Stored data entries
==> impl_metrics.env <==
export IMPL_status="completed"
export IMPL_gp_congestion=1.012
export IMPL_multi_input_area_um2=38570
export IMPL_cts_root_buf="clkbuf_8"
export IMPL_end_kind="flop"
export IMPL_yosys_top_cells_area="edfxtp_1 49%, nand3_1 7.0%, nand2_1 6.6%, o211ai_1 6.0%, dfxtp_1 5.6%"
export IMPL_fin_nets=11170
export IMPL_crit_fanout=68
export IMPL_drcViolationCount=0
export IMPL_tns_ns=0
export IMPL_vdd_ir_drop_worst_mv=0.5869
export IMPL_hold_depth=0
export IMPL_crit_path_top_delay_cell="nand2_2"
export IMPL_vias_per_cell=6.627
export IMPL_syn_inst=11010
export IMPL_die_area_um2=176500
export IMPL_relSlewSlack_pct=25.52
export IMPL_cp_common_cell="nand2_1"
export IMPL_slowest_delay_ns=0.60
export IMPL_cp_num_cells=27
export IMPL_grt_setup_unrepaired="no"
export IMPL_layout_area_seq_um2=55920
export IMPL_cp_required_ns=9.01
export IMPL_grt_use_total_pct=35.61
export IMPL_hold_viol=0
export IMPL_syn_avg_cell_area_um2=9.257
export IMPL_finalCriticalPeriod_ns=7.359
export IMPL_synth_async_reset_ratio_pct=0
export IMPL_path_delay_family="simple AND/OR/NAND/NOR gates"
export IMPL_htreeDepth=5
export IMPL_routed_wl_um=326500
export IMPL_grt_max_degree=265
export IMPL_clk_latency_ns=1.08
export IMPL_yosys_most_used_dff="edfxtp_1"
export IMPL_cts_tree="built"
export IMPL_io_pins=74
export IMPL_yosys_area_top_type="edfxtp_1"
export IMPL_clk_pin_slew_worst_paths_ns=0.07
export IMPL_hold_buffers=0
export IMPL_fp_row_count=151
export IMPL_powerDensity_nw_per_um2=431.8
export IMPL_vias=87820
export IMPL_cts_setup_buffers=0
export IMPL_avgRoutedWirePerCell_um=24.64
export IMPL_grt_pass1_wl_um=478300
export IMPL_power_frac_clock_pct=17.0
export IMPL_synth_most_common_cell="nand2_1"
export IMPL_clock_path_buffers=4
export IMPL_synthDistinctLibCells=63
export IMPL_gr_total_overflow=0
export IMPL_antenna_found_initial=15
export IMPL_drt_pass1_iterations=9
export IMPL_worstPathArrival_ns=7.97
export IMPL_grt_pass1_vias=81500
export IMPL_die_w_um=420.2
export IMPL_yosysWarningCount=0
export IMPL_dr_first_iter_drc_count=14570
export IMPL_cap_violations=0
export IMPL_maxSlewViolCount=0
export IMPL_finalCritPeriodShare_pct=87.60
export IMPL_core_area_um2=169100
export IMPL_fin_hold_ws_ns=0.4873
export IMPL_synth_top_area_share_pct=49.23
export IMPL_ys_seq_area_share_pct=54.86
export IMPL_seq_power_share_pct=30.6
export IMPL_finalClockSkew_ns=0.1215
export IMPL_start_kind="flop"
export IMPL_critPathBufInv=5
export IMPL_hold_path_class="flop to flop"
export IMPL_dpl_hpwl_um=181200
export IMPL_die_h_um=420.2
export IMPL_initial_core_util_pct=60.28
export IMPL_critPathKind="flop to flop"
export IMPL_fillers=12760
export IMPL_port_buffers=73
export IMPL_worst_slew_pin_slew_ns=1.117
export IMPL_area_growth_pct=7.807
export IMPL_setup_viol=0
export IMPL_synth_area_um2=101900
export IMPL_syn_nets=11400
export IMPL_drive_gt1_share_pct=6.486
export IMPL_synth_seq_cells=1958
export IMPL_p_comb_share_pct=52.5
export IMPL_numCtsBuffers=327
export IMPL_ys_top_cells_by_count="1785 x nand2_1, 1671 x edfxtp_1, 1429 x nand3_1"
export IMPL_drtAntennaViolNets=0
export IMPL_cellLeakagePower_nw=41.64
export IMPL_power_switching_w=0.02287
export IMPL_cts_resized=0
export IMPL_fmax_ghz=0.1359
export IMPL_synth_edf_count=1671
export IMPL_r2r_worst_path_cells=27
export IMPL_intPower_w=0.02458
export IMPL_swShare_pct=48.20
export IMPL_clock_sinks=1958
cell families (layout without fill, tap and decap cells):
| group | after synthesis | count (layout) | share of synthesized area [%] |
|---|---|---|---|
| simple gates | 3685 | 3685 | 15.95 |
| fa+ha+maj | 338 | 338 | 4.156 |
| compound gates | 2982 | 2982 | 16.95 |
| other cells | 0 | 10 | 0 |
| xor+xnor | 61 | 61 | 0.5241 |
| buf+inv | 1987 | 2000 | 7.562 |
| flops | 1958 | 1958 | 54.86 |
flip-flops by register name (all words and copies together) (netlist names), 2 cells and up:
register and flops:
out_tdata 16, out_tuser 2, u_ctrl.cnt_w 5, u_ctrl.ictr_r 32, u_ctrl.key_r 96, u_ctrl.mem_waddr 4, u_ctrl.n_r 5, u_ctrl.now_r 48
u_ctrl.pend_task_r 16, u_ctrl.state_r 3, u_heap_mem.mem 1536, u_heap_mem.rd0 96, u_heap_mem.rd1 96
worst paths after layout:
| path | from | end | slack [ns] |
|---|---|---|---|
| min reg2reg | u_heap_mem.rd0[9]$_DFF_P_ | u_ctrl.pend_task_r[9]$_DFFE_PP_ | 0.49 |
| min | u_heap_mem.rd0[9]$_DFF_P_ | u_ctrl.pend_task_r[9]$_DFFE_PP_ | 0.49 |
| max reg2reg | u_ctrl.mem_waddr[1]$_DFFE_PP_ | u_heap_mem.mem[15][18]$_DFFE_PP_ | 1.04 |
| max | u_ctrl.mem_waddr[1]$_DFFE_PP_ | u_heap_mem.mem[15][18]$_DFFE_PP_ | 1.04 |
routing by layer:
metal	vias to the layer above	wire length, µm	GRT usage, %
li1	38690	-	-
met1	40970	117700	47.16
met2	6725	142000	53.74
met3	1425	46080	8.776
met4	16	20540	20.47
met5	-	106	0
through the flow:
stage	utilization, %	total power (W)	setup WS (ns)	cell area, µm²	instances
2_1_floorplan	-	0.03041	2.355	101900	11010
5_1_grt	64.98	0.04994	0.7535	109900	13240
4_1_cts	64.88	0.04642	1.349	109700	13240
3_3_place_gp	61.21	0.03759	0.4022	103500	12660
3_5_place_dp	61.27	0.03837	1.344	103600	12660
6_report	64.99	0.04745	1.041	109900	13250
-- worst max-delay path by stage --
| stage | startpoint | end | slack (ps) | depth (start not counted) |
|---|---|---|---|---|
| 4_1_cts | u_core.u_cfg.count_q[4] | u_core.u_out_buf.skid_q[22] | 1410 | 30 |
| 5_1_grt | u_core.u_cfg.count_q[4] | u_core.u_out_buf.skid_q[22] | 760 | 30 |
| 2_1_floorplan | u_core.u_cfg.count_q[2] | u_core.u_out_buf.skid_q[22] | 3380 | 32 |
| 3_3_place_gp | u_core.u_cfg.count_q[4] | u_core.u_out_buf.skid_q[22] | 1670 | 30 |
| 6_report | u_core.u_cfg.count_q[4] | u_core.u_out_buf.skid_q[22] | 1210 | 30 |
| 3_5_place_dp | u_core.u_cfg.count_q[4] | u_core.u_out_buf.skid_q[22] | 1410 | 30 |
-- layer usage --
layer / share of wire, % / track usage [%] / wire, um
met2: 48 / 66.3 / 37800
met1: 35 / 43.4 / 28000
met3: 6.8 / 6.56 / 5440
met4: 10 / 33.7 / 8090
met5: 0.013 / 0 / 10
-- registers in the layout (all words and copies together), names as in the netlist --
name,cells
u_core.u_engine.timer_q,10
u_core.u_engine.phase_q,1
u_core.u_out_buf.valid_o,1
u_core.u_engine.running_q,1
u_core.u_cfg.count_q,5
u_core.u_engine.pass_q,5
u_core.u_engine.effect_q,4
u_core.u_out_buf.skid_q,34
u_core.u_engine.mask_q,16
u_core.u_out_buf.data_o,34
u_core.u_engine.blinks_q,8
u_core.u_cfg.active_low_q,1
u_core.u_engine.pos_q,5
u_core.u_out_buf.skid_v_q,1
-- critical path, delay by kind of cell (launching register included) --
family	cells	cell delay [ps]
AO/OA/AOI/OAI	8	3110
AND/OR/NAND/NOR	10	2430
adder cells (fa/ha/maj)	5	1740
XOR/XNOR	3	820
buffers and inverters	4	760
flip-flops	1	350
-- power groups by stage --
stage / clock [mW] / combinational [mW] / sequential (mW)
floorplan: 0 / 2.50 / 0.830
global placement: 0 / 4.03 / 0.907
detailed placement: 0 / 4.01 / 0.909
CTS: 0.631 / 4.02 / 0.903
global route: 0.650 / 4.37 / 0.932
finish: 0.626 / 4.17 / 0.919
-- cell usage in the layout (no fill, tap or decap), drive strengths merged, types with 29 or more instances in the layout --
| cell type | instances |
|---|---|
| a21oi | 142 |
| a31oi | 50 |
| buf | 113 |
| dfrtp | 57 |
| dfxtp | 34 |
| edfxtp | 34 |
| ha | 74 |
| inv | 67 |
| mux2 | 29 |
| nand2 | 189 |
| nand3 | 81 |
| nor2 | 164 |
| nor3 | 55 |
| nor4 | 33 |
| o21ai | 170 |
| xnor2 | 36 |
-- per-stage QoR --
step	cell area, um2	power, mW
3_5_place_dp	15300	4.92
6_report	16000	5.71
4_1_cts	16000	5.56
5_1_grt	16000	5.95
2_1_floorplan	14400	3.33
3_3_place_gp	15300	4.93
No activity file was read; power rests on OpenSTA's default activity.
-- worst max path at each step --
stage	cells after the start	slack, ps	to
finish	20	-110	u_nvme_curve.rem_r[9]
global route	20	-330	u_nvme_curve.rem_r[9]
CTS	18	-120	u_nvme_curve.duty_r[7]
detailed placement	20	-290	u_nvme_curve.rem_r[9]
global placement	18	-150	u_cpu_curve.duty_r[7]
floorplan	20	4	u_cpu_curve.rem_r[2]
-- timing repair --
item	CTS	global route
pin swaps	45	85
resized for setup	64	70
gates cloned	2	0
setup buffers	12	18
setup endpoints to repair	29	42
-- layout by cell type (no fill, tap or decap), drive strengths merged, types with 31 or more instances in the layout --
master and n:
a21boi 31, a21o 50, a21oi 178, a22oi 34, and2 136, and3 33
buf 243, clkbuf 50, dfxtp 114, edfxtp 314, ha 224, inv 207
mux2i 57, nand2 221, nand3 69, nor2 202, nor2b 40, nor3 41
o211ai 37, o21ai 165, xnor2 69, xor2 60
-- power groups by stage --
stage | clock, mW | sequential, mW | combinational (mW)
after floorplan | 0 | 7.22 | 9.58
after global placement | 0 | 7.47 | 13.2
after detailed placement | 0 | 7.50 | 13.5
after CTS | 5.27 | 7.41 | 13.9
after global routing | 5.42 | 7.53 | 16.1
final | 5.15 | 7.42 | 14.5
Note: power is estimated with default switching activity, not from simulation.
`src/hdl/bfa_pkg.sv`:
```
// Package for the block fit allocator: function and outcome codes,
// controller states and the records passed between the table cells.
// No dependencies.
package bfa_pkg;

   // Function codes carried in the request tuser
   typedef enum logic [1:0] {
      FUNC_APPEND = 2'd0,
      FUNC_FIRST  = 2'd1,
      FUNC_BEST   = 2'd2,
      FUNC_WORST  = 2'd3
   } func_type;

   // Outcome codes carried in the response tuser
   localparam logic [1:0] OUT_OK    = 2'd0;
   localparam logic [1:0] OUT_NOFIT = 2'd1;
   localparam logic [1:0] OUT_FULL  = 2'd2;

   localparam int SIZE_W  = 16;
   localparam int PID_W   = 16;
   localparam int FUNC_W  = 2;
   localparam int OUT_W   = 2;
   localparam int IDXO_W  = 4;

   // Controller states
   typedef enum logic [1:0] {
      ST_IDLE,
      ST_SCAN,
      ST_DONE
   } state_type;

   // Search record handed from cell to cell, one hop per cycle
   typedef struct packed {
      logic              active;
      logic              found;
      func_type          func;
      logic [SIZE_W-1:0] req_size;
      logic [SIZE_W-1:0] pick_size;
   } search_type;

   // Table write broadcast to all cells
   typedef struct packed {
      logic              load;    // append: write a whole entry
      logic              claim;   // grant: clear free mark, set owner
      logic [SIZE_W-1:0] size;
      logic              free;
      logic [PID_W-1:0]  owner;
   } tbl_wr_type;

endpackage

```
`src/hdl/bfa_cell.sv`:
```
// One table cell of the block fit allocator: holds one block entry and
// updates the search record passing through it. Depends on bfa_pkg.
module bfa_cell #(
   parameter int IDX_W = 4,
   parameter int CNT_W = 5
) (
   input  logic                clock,
   input  logic                reset,
   input  logic [IDX_W-1:0]    cell_index,
   input  logic [CNT_W-1:0]    blocks_in_use,
   input  bfa_pkg::tbl_wr_type wr,
   input  logic [IDX_W-1:0]    wr_index,
   input  bfa_pkg::search_type srch_in,
   input  logic [IDX_W-1:0]    pick_in,
   output bfa_pkg::search_type srch_out,
   output logic [IDX_W-1:0]    pick_out
);
   import bfa_pkg::*;

   logic [SIZE_W-1:0] size_ff;
   logic              free_ff;
   logic [PID_W-1:0]  owner_ff;
   search_type        srch_ff;
   search_type        srch_in_n;
   logic [IDX_W-1:0]  pick_ff;
   logic [IDX_W-1:0]  pick_in_n;
   logic              in_use;
   logic              eligible;
   logic              take;
   logic              wr_hit;

   assign in_use   = {{(CNT_W-IDX_W){1'b0}}, cell_index} < blocks_in_use;
   assign eligible = srch_in.active && in_use && free_ff && (size_ff >= srch_in.req_size);
   assign wr_hit   = (wr_index == cell_index);

   // Policy decision for this entry
   always_comb begin
      case (srch_in.func)
         FUNC_FIRST: take = eligible && !srch_in.found;
         FUNC_BEST:  take = eligible && (!srch_in.found || size_ff < srch_in.pick_size);
         FUNC_WORST: take = eligible && (!srch_in.found || size_ff > srch_in.pick_size);
         default:    take = 1'b0;
      endcase
   end

   always_comb begin
      srch_in_n = srch_in;
      pick_in_n = pick_in;
      if (take) begin
         srch_in_n.found     = 1'b1;
         srch_in_n.pick_size = size_ff;
         pick_in_n           = cell_index;
      end
   end

   // Search record stage
   always_ff @(posedge clock) begin
      if (reset) begin
         srch_ff.active <= 1'b0;
      end else begin
         srch_ff.active <= srch_in_n.active;
      end
      srch_ff.found     <= srch_in_n.found;
      srch_ff.func      <= srch_in_n.func;
      srch_ff.req_size  <= srch_in_n.req_size;
      srch_ff.pick_size <= srch_in_n.pick_size;
      pick_ff           <= pick_in_n;
   end

   // Entry storage
   always_ff @(posedge clock) begin
      if (wr.load && wr_hit) begin
         size_ff  <= wr.size;
         free_ff  <= wr.free;
         owner_ff <= wr.owner;
      end else if (wr.claim && wr_hit) begin
         free_ff  <= 1'b0;
         owner_ff <= wr.owner;
      end
   end

   assign srch_out = srch_ff;
   assign pick_out = pick_ff;

endmodule

```
`src/hdl/block_fit_allocator.sv`:
```
// Block fit allocator: ordered block table with first, best and worst fit.
// Usage:
//   Request channel (req_): tuser = func, tdata = block_length,
//   starts_free, process_id, request_size. One transfer per item.
//   Response channel (rsp_): tuser = outcome, tdata = block_index,
//   granted_size. Exactly one response per request.
// Sequencing:
//   An append item passes from the request transfer to the pending
//   result register and then to the response register; an allocation
//   first sends its search record along the row of MAX_BLOCKS table
//   cells, one cell per cycle, and its result is captured when the
//   record leaves the last cell. The next request is taken in the cycle
//   after the response is loaded. One item is in flight at a time.
// Reset clears the block count, so the table reads as empty; the entries
// themselves are not cleared. If the receiver stalls, the response holds
// in the output register, the next result waits in the controller, and
// the table is updated only when that result moves to the output.
// Depends on bfa_pkg and bfa_cell.
module block_fit_allocator #(
   parameter int MAX_BLOCKS = 16
) (
   input  logic        clock,
   input  logic        reset,
   input  logic        req_tvalid,
   output logic        req_tready,
   input  logic [55:0] req_tdata,  // block_length[15:0], starts_free[16],
                                   // process_id[32:17], request_size[48:33], zero
   input  logic [1:0]  req_tuser,  // func[1:0]
   output logic        rsp_tvalid,
   input  logic        rsp_tready,
   output logic [23:0] rsp_tdata,  // block_index[3:0], granted_size[19:4], zero
   output logic [1:0]  rsp_tuser   // outcome[1:0]
);
   import bfa_pkg::*;

   localparam int IDX_W = (MAX_BLOCKS > 1) ? $clog2(MAX_BLOCKS) : 1;
   localparam int CNT_W = $clog2(MAX_BLOCKS + 1);
   localparam logic [CNT_W-1:0] CNT_FULL = CNT_W'(MAX_BLOCKS);

   // Request field unpacking
   logic [SIZE_W-1:0] in_blen;
   logic              in_free;
   logic [PID_W-1:0]  in_pid;
   logic [SIZE_W-1:0] in_req;
   func_type          in_func;

   assign in_blen = req_tdata[15:0];
   assign in_free = req_tdata[16];
   assign in_pid  = req_tdata[32:17];
   assign in_req  = req_tdata[48:33];
   assign in_func = func_type'(req_tuser);

   state_type          state_ff, state_in;
   logic [CNT_W-1:0]   cnt_ff, cnt_in;
   logic               rsp_valid_ff, rsp_valid_in;
   logic [OUT_W-1:0]   rsp_out_ff;
   logic [IDX_W-1:0]   rsp_idx_ff;
   logic [SIZE_W-1:0]  rsp_size_ff;

   // Pending result and the table update it implies
   logic               pend_append_ff;
   logic [OUT_W-1:0]   pend_out_ff;
   logic [IDX_W-1:0]   pend_idx_ff;
   logic [SIZE_W-1:0]  pend_size_ff;
   logic               pend_free_ff;
   logic [PID_W-1:0]   pend_pid_ff;

   // Cell chain
   search_type         srch [0:MAX_BLOCKS];
   logic [IDX_W-1:0]   pick [0:MAX_BLOCKS];
   tbl_wr_type         wr;

   logic accept;
   logic launch;
   logic scan_done;
   logic out_free;
   logic commit;
   logic is_full;

   assign accept    = req_tvalid && req_tready;
   assign launch    = accept && (in_func != FUNC_APPEND);
   assign scan_done = srch[MAX_BLOCKS].active;
   assign out_free  = !rsp_valid_ff || rsp_tready;
   assign is_full   = (cnt_ff == CNT_FULL);

   // Next state
   always_comb begin
      state_in = state_ff;
      case (state_ff)
         ST_IDLE: begin
            if (accept) begin
               state_in = (in_func == FUNC_APPEND) ? ST_DONE : ST_SCAN;
            end
         end
         ST_SCAN: begin
            if (scan_done) begin
               state_in = ST_DONE;
            end
         end
         ST_DONE: begin
            if (out_free) begin
               state_in = ST_IDLE;
            end
         end
         default: state_in = ST_IDLE;
      endcase
   end

   // Controller outputs
   always_comb begin
      req_tready = 1'b0;
      commit     = 1'b0;
      case (state_ff)
         ST_IDLE: req_tready = 1'b1;
         ST_SCAN: req_tready = 1'b0;
         ST_DONE: commit     = out_free;
         default: req_tready = 1'b0;
      endcase
   end

   // Search record entering the first cell
   always_comb begin
      srch[0].active    = launch;
      srch[0].found     = 1'b0;
      srch[0].func      = in_func;
      srch[0].req_size  = in_req;
      srch[0].pick_size = '0;
      pick[0]           = '0;
   end

   // Table write on commit
   always_comb begin
      wr.load  = commit && pend_append_ff && (pend_out_ff == OUT_OK);
      wr.claim = commit && !pend_append_ff && (pend_out_ff == OUT_OK);
      wr.size  = pend_size_ff;
      wr.free  = pend_free_ff;
      wr.owner = (pend_append_ff && pend_free_ff) ? '0 : pend_pid_ff;
   end

   // Block count and response valid
   always_comb begin
      cnt_in       = cnt_ff;
      rsp_valid_in = rsp_valid_ff;
      if (wr.load) begin
         cnt_in = cnt_ff + 1'b1;
      end
      if (commit) begin
         rsp_valid_in = 1'b1;
      end else if (rsp_tready) begin
         rsp_valid_in = 1'b0;
      end
   end

   always_ff @(posedge clock) begin
      if (reset) begin
         state_ff     <= ST_IDLE;
         cnt_ff       <= '0;
         rsp_valid_ff <= 1'b0;
      end else begin
         state_ff     <= state_in;
         cnt_ff       <= cnt_in;
         rsp_valid_ff <= rsp_valid_in;
      end
   end

   // Pending result capture
   always_ff @(posedge clock) begin
      if (accept) begin
         pend_append_ff <= (in_func == FUNC_APPEND);
         pend_free_ff   <= in_free;
         pend_pid_ff    <= in_pid;
         if (in_func == FUNC_APPEND) begin
            pend_out_ff  <= is_full ? OUT_FULL : OUT_OK;
            pend_idx_ff  <= is_full ? '0 : cnt_ff[IDX_W-1:0];
            pend_size_ff <= is_full ? '0 : in_blen;
         end
      end else if (state_ff == ST_SCAN && scan_done) begin
         pend_out_ff  <= srch[MAX_BLOCKS].found ? OUT_OK : OUT_NOFIT;
         pend_idx_ff  <= srch[MAX_BLOCKS].found ? pick[MAX_BLOCKS] : '0;
         pend_size_ff <= srch[MAX_BLOCKS].found ? srch[MAX_BLOCKS].pick_size : '0;
      end
   end

   // Response register
   always_ff @(posedge clock) begin
      if (commit) begin
         rsp_out_ff  <= pend_out_ff;
         rsp_idx_ff  <= pend_idx_ff;
         rsp_size_ff <= pend_size_ff;
      end
   end

   // Row of table cells
   for (genvar k = 0; k < MAX_BLOCKS; k++) begin : g_cell
      bfa_cell #(
         .IDX_W (IDX_W),
         .CNT_W (CNT_W)
      ) u_cell (
         .clock         (clock),
         .reset         (reset),
         .cell_index    (IDX_W'(k)),
         .blocks_in_use (cnt_ff),
         .wr            (wr),
         .wr_index      (pend_idx_ff),
         .srch_in       (srch[k]),
         .pick_in       (pick[k]),
         .srch_out      (srch[k+1]),
         .pick_out      (pick[k+1])
      );
   end

   // Response packing
   logic [IDX_W+IDXO_W-1:0] idx_ext;

   assign idx_ext    = {{IDXO_W{1'b0}}, rsp_idx_ff};
   assign rsp_tvalid = rsp_valid_ff;
   assign rsp_tuser  = rsp_out_ff;
   assign rsp_tdata  = {4'b0, rsp_size_ff, idx_ext[IDXO_W-1:0]};

endmodule
```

WORK INSTRUCTION
How many of the lines above contain the string "gates"? Give the count alone.

TASK RESULT
4